Personal information
- Full name: Chan Ho Yin
- Date of birth: 25 February 1973 (age 53)
- Place of birth: Hong Kong

Senior career*
- Years: Team / Apps / (Gls)
- Kui Tan
- Kitchee

International career^{‡}
- Hong Kong U-21

Managerial career
- 2008–2009: Tai Po
- 2009: Hong Kong League XI
- 2009–2010: Tai Chung
- 2010: South China (assistant coach)
- 2010–2011: South China
- 2011–2012: South China (assistant coach)
- 2012: Pegasus
- 2012–2015: Yuen Long
- 2016–2018: Pegasus (assistant coach)
- 2018–2019: Pegasus
- 2022–2023: Eastern District (technical director)
- 2023–2024: Sham Shui Po

= Chan Ho Yin =

Hong Kong footballer and coach

Chan Ho Yin (陳浩然; born 25 February 1973) is a Hong Kong football coach and a former professional footballer.

==Playing career==
Chan was a member of Hong Kong U-21 in 1990, participating in Gothia Cup and Dana Cup.

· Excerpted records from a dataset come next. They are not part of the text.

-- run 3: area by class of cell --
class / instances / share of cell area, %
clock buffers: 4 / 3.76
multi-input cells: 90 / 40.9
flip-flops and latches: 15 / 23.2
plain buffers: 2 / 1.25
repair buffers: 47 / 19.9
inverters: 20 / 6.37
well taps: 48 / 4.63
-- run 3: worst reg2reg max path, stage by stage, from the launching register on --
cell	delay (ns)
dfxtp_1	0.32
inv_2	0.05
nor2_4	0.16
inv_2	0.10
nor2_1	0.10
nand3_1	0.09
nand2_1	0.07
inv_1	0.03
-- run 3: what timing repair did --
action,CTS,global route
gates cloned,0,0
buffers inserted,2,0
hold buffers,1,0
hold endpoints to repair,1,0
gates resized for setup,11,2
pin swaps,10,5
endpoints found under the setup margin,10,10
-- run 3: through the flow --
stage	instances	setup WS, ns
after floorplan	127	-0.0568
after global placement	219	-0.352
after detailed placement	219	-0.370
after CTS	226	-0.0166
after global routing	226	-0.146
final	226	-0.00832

For his club career, he played for Kui Tan and Kitchee.

==Coaching career==
After his retirement from football, he started his managerial career as an assistant coach of Hong Kong U-21.

===Tai Po===
In the 2008–09 season, he was appointed as the head coach of Hong Kong First Division League club Tai Po, leading the club climbing to the top of the table in October. He was also appointed as the head coach of Hong Kong League XI participating in 2009 Lunar New Year Cup.

===Tai Chung===
He joined another First Division club Tai Chung in July 2009. Although he helped the club avoid relegation to the Second Division, he was sacked as he breached the rule of game on 16 May 2010 against South China, which caused the club awarded a 0–3 loss. The match was originally ended with a 1–1 draw.

===South China===
He joined defending champions South China as an assistant coach in July 2010. Due to the resignation of head coach Kim Pan-Gon, he was appointed as the acting head coach. However, although having Nicky Butt and Mateja Kežman, South China failed to defend their league title, and were knocked out in the group stage of 2011 AFC Cup. He remained at the club as the assistant coach in the 2011–12 season.

===Pegasus===
Fellow First Division club Sun Pegasus appointed Chan as the head coach of the following season in June 2012. However, due to their recent poor form, Chan was sacked on 10 October.

===Yuen Long===
After being sacked by Sun Pegasus, Chan joined Hong Kong Second Division club Yuen Long as their head coach. He managed the club to gain promotion to the First Division as Yuen Long claimed the league title.

===Pegasus===
Chan returned to Pegasus, agreeing to terms on 16 January 2016 to be an assistant coach.

Following the termination of Pedro Garcia, Chan agreed to return as head coach of Pegasus on 30 September 2018.

===Sham Shui Po===
On 9 November 2023, Chan was appointed as the head coach of Sham Shui Po.